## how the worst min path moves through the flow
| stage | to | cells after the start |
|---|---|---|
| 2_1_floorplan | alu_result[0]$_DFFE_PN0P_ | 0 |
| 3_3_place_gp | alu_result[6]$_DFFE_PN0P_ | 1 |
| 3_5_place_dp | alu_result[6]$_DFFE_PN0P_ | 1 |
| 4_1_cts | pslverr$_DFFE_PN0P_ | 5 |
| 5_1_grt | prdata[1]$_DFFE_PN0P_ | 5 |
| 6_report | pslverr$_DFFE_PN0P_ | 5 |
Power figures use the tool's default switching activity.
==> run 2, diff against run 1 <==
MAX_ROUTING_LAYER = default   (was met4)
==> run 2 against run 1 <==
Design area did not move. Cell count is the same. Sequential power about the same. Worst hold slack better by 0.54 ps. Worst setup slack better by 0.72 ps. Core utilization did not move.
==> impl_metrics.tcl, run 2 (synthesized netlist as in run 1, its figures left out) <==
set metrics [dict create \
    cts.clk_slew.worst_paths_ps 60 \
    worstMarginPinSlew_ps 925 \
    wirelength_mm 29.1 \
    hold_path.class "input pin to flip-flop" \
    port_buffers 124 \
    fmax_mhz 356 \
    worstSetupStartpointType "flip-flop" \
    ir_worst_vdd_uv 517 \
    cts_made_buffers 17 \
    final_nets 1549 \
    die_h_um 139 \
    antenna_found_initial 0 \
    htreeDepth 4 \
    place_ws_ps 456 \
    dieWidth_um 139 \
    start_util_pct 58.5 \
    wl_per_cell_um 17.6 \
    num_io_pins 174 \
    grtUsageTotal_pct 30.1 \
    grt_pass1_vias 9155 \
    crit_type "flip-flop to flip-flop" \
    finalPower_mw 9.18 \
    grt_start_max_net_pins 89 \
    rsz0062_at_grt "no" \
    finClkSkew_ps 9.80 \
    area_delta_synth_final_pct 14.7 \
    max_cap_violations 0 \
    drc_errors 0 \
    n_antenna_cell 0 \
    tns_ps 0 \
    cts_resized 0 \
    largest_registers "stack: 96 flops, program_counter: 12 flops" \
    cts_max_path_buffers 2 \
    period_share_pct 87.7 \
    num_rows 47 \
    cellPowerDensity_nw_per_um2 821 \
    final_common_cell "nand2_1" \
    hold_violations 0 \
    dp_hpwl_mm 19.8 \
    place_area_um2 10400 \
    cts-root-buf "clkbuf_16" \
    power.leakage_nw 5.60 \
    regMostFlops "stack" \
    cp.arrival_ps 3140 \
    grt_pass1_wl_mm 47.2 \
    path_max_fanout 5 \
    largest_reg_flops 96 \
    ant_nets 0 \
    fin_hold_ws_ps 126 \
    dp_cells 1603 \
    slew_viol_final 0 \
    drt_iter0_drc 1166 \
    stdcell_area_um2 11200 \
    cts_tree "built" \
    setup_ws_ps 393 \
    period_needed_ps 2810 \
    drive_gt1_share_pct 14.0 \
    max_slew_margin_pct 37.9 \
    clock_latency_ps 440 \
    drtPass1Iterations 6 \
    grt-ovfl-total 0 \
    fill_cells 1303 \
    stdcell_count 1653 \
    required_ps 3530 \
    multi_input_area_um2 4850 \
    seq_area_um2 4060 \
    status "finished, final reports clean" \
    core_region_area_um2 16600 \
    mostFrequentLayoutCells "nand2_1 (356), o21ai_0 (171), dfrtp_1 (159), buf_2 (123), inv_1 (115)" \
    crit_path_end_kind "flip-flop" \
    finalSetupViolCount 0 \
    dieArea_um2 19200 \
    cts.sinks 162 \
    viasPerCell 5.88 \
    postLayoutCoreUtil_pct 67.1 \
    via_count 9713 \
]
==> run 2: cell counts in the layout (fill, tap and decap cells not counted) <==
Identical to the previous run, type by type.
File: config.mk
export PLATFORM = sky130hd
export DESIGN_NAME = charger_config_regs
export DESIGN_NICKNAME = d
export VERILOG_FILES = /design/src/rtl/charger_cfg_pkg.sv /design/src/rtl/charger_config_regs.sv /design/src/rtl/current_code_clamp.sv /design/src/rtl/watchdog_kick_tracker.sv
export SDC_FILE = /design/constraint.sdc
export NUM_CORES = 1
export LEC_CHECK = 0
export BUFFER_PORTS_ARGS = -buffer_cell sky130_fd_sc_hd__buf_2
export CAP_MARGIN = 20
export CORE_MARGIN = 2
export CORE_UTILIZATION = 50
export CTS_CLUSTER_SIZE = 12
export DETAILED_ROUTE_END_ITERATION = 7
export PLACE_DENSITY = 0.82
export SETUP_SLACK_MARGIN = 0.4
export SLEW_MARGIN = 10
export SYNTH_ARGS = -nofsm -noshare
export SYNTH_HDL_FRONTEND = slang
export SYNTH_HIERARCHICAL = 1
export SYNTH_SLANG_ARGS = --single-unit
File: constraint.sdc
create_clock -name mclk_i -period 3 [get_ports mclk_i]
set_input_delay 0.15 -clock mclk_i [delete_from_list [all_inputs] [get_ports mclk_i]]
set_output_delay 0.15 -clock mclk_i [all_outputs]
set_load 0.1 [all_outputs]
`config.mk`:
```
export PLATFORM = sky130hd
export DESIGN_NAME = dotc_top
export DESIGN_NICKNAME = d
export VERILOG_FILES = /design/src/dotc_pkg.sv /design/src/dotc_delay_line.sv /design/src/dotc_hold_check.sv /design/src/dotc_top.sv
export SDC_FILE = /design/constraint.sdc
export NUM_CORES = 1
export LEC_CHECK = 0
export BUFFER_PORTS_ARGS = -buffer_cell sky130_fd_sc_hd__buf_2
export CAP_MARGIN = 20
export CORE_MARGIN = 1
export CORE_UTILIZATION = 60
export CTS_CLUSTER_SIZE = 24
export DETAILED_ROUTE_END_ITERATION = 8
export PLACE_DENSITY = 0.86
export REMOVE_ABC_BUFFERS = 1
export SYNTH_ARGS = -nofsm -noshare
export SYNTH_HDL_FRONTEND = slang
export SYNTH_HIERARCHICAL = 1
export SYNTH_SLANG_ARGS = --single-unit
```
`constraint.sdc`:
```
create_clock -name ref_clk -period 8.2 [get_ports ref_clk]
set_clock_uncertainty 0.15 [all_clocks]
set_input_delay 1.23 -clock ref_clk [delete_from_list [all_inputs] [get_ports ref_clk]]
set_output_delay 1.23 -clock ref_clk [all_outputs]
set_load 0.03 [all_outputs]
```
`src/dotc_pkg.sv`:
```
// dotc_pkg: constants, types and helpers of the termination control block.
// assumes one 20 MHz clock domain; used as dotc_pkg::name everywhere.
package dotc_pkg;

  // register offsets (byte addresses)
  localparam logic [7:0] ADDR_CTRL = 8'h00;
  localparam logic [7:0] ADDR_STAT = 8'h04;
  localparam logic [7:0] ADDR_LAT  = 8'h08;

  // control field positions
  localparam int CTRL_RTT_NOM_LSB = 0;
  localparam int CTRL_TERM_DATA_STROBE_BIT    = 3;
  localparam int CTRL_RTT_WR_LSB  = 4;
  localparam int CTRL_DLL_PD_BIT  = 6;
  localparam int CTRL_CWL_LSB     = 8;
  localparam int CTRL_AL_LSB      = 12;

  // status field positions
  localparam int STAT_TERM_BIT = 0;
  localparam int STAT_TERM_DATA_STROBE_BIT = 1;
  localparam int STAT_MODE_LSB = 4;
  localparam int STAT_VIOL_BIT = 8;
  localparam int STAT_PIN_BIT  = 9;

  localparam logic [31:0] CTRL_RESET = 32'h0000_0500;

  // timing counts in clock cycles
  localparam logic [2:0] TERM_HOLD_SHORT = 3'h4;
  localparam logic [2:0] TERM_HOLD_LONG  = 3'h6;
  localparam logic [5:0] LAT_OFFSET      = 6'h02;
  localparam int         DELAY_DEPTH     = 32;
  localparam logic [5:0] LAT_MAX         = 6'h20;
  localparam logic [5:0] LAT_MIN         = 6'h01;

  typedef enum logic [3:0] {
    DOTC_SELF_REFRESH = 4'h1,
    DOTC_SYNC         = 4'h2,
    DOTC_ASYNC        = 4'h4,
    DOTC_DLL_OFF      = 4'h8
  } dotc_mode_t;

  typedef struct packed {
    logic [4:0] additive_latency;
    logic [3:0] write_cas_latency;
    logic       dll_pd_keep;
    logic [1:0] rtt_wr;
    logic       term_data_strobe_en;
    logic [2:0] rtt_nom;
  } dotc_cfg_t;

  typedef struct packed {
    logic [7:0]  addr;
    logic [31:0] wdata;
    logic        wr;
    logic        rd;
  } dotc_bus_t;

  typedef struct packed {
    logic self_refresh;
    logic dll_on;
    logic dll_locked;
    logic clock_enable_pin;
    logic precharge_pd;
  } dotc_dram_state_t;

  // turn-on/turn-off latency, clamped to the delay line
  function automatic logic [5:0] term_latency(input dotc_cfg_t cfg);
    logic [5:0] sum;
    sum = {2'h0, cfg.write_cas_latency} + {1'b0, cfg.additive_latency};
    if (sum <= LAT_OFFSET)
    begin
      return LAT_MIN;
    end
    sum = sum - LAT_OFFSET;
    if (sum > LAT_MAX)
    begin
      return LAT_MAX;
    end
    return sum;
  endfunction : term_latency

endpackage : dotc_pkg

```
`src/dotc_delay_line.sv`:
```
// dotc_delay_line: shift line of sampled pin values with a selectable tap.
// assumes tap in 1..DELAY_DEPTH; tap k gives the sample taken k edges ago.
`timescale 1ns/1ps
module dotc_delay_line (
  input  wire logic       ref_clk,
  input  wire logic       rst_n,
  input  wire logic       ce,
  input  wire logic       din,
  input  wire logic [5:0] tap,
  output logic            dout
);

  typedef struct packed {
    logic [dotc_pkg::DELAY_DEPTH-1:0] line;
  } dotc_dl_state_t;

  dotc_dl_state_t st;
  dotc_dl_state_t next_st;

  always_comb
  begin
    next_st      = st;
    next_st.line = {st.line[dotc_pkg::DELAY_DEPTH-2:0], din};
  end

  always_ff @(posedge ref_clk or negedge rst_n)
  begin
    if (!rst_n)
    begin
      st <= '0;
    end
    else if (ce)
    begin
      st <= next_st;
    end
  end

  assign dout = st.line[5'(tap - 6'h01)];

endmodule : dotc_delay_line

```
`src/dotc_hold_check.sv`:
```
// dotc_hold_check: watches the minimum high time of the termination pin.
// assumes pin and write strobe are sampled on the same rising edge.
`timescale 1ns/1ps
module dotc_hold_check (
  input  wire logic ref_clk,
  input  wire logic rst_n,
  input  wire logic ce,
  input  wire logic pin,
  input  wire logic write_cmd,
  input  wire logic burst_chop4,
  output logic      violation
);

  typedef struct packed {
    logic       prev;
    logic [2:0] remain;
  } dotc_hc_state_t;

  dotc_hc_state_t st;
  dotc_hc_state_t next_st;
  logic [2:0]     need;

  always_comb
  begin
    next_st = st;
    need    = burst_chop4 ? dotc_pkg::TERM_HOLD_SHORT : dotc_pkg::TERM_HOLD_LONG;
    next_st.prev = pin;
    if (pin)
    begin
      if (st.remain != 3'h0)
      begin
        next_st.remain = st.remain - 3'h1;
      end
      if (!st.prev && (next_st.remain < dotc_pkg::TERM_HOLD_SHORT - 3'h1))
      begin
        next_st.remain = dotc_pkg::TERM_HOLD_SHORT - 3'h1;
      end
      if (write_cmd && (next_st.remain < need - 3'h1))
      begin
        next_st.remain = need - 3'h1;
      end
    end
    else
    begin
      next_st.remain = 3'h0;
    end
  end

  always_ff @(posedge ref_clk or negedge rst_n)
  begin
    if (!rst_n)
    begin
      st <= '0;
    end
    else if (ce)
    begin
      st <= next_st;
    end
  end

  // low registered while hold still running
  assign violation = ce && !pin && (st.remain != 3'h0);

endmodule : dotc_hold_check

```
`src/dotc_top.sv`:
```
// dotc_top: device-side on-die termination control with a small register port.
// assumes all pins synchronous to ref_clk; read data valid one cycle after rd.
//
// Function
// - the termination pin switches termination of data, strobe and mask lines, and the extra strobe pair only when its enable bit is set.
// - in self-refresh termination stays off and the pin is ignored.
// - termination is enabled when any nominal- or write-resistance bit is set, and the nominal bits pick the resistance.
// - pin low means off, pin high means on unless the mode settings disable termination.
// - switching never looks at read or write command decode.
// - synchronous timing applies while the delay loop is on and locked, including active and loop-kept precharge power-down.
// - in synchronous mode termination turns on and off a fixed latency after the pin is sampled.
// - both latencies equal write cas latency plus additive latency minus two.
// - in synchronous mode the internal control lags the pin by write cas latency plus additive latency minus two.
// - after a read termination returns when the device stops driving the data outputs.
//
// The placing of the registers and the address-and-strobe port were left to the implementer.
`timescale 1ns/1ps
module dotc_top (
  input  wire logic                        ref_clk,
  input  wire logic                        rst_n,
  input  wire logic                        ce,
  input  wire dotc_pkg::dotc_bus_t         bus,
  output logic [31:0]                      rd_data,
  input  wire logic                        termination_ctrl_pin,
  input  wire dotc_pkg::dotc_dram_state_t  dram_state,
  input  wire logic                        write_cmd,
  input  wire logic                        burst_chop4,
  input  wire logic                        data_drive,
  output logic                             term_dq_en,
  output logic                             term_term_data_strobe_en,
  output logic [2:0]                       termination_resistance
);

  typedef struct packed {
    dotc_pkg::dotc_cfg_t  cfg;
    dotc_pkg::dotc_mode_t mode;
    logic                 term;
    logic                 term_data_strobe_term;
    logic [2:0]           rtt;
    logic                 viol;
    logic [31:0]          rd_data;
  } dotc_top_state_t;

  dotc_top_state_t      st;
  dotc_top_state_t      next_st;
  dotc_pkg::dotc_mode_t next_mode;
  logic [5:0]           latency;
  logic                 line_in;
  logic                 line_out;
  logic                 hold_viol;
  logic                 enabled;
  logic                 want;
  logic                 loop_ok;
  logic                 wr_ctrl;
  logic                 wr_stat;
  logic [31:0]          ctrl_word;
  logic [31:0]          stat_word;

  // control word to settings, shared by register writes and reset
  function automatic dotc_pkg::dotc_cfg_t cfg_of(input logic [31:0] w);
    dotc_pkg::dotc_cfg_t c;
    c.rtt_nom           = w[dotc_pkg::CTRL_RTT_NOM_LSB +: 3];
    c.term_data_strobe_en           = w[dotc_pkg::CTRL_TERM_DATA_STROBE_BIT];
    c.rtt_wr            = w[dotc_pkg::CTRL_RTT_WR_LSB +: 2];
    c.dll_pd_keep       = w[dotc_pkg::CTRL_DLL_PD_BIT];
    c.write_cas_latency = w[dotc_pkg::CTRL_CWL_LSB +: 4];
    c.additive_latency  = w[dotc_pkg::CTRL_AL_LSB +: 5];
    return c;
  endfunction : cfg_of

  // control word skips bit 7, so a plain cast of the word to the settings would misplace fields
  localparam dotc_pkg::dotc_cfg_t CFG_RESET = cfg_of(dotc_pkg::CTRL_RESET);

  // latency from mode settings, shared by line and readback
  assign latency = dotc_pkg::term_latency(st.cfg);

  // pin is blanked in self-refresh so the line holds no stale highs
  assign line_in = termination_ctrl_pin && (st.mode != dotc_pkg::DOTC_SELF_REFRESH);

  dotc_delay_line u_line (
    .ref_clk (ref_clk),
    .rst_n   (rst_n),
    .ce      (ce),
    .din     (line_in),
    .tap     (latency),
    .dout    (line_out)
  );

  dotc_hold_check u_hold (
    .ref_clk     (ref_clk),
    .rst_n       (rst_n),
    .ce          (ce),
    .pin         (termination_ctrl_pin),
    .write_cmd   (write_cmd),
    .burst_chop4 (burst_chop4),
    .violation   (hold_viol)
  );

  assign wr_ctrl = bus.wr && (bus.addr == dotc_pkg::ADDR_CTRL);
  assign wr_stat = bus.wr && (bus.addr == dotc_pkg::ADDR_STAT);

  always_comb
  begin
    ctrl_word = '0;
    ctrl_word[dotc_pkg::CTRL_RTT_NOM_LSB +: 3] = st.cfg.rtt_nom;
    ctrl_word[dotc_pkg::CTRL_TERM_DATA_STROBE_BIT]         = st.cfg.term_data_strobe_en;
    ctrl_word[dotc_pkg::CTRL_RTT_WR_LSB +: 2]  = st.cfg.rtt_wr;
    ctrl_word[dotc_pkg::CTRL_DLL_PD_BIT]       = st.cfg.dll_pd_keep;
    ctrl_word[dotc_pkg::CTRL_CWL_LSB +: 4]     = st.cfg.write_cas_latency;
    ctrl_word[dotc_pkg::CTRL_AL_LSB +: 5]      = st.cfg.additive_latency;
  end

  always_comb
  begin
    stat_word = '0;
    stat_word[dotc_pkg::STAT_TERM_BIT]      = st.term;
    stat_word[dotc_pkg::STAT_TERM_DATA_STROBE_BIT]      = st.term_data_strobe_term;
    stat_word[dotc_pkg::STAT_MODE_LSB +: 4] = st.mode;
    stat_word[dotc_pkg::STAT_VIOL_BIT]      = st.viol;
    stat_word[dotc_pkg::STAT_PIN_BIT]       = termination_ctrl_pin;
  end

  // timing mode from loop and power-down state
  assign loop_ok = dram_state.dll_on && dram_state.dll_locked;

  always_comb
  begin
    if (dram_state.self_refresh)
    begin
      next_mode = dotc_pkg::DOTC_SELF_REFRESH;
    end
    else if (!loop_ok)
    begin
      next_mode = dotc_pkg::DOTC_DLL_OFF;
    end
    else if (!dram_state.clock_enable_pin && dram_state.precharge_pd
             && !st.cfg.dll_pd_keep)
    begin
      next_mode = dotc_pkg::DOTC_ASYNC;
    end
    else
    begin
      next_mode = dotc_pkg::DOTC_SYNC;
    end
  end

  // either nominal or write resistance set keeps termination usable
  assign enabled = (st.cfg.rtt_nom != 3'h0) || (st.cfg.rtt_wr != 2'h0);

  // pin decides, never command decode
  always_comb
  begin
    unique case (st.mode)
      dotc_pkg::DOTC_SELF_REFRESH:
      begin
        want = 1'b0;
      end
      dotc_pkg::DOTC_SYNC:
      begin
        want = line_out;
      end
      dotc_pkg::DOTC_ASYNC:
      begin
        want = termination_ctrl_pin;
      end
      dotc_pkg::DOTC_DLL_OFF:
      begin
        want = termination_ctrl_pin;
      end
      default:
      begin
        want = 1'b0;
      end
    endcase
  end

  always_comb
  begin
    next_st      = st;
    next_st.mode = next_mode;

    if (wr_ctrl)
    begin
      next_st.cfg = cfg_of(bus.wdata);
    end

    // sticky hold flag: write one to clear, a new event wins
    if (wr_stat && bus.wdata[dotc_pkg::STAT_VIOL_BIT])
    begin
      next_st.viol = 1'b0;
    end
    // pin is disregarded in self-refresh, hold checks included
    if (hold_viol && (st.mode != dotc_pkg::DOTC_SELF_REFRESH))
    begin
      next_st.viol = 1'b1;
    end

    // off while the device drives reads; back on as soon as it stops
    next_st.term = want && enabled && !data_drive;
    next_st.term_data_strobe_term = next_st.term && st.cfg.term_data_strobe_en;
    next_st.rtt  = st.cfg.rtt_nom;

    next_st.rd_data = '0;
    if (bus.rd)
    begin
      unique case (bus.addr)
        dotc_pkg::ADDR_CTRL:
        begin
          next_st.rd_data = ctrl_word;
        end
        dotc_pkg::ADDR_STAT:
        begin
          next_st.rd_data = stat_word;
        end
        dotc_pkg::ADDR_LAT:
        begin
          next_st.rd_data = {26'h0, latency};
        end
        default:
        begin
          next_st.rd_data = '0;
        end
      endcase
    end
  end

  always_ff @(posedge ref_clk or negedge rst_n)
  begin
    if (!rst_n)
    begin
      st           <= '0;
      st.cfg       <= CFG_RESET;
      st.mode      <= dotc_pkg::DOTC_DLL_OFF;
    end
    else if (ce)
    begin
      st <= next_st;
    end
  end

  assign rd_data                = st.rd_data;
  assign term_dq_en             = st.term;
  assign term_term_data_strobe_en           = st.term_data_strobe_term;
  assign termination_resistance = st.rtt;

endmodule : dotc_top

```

===

● HOW TO COMPLETE THIS TASK: Print exactly the lines above, between the one holding "slew_viol_final 0 \" and the one holding "run 2: cell", inclusive, and nothing besides.

● SOLUTION TO THIS PROBLEM:
    slew_viol_final 0 \
    drt_iter0_drc 1166 \
    stdcell_area_um2 11200 \
    cts_tree "built" \
    setup_ws_ps 393 \
    period_needed_ps 2810 \
    drive_gt1_share_pct 14.0 \
    max_slew_margin_pct 37.9 \
    clock_latency_ps 440 \
    drtPass1Iterations 6 \
    grt-ovfl-total 0 \
    fill_cells 1303 \
    stdcell_count 1653 \
    required_ps 3530 \
    multi_input_area_um2 4850 \
    seq_area_um2 4060 \
    status "finished, final reports clean" \
    core_region_area_um2 16600 \
    mostFrequentLayoutCells "nand2_1 (356), o21ai_0 (171), dfrtp_1 (159), buf_2 (123), inv_1 (115)" \
    crit_path_end_kind "flip-flop" \
    finalSetupViolCount 0 \
    dieArea_um2 19200 \
    cts.sinks 162 \
    viasPerCell 5.88 \
    postLayoutCoreUtil_pct 67.1 \
    via_count 9713 \
]
==> run 2: cell counts in the layout (fill, tap and decap cells not counted) <==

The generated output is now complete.